Dirinya berangkat dari kelompok Neo Jamaah Islamiyah (JI) sementara Munir dari kelompok JAD. Pikirannya menjadi terbuka ketika disadarkan melalui pesan dari sang ibu.
Pendekatan dari ibunya membuat ia sadar akan langkah dan cara pandangnya selama ini tidaklah benar. “Saya berpesan pada mahasiswa untuk memberikan ruang toleransi diri kita atas apa yang dilakukan orang lain, sehingga tidak muncul anggapan diri kita yang paling benar, yang lain salah,” jelasnya.
Senada, Munir Kartono juga mengemukakan seorang teroris tidak bisa dilihat hanya dari ciri-ciri fisik yang terlihat, seperti gaya rambut hingga cara berpakaian.

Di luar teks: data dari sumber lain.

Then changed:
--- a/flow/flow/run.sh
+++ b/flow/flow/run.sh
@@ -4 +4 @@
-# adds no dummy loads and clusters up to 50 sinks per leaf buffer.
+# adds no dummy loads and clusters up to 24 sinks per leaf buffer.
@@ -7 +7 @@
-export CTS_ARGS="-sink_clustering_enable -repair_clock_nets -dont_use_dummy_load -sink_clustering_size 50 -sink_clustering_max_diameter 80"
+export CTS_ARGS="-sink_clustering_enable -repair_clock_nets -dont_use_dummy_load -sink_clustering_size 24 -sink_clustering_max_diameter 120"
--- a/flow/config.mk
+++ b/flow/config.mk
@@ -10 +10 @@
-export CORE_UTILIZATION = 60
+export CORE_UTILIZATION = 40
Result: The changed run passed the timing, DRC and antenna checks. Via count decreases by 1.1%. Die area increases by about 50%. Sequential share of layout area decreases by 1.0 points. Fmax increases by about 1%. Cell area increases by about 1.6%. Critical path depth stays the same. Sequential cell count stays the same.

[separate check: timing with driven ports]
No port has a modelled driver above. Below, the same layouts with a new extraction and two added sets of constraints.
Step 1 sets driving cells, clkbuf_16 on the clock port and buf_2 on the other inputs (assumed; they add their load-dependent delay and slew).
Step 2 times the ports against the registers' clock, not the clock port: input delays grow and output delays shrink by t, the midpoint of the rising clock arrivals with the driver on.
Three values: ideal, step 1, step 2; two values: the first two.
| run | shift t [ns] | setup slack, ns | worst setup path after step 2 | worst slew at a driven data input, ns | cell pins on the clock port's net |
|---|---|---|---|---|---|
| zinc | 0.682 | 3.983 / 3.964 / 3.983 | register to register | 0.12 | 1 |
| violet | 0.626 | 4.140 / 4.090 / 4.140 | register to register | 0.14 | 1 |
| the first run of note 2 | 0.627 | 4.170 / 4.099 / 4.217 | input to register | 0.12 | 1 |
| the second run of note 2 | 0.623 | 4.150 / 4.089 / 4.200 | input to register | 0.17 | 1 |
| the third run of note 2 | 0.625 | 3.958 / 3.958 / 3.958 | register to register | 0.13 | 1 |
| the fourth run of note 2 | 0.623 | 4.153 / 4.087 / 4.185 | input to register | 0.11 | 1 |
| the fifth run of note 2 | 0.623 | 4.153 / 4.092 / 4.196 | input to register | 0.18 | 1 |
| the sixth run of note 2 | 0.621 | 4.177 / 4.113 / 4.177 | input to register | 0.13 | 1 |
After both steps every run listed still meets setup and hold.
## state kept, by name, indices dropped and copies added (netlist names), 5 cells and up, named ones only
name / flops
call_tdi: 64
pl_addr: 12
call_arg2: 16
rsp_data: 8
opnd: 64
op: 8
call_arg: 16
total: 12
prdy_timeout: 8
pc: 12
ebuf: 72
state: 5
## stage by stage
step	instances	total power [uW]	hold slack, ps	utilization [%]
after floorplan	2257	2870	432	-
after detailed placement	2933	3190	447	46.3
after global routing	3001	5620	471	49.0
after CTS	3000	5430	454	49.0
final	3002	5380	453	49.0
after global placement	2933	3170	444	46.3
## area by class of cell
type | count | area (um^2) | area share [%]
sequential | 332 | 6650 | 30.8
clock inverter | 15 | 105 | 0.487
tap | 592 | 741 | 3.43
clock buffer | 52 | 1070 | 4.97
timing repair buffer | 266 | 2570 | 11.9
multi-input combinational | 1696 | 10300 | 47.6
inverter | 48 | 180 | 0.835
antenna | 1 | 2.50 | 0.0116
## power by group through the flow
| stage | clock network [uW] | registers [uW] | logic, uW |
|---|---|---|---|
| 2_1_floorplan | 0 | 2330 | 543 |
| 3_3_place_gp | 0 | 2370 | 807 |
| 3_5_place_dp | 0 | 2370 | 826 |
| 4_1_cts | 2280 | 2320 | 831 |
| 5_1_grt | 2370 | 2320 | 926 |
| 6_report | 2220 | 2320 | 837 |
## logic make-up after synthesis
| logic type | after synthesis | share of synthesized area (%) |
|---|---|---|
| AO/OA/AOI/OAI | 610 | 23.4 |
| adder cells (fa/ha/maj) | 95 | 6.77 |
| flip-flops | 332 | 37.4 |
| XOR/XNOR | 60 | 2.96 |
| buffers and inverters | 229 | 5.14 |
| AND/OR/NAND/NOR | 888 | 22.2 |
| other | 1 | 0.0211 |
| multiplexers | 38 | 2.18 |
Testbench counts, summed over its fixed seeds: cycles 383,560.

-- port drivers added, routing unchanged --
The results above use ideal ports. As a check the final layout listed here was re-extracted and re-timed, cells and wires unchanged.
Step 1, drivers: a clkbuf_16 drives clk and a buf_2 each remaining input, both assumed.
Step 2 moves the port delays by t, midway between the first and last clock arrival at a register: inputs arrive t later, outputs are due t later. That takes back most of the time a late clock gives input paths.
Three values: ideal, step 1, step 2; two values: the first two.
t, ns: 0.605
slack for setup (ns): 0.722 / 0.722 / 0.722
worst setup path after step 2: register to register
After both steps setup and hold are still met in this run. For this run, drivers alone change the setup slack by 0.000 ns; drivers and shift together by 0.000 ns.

Hal itu ia ungkapkan karena pernah terlibat pendanaan ISIS dan orang dekat pentolan ISIS Bahrunnaim hingga memanfaatkan internet dan media sosial untuk menggalang pendanaan. Salah satu keterlibatannya, menyiapkan pendanaan bagi pengeboman di Mapolresta Surakarta Juli 2016 silam.
“Kami pembuat propaganda media sosial menyasar anak muda dan orang tua yang mempunyai semangat keagamaan. Kita mencari titik lemahnya dan apa yang mereka sukai,” imbuhnya.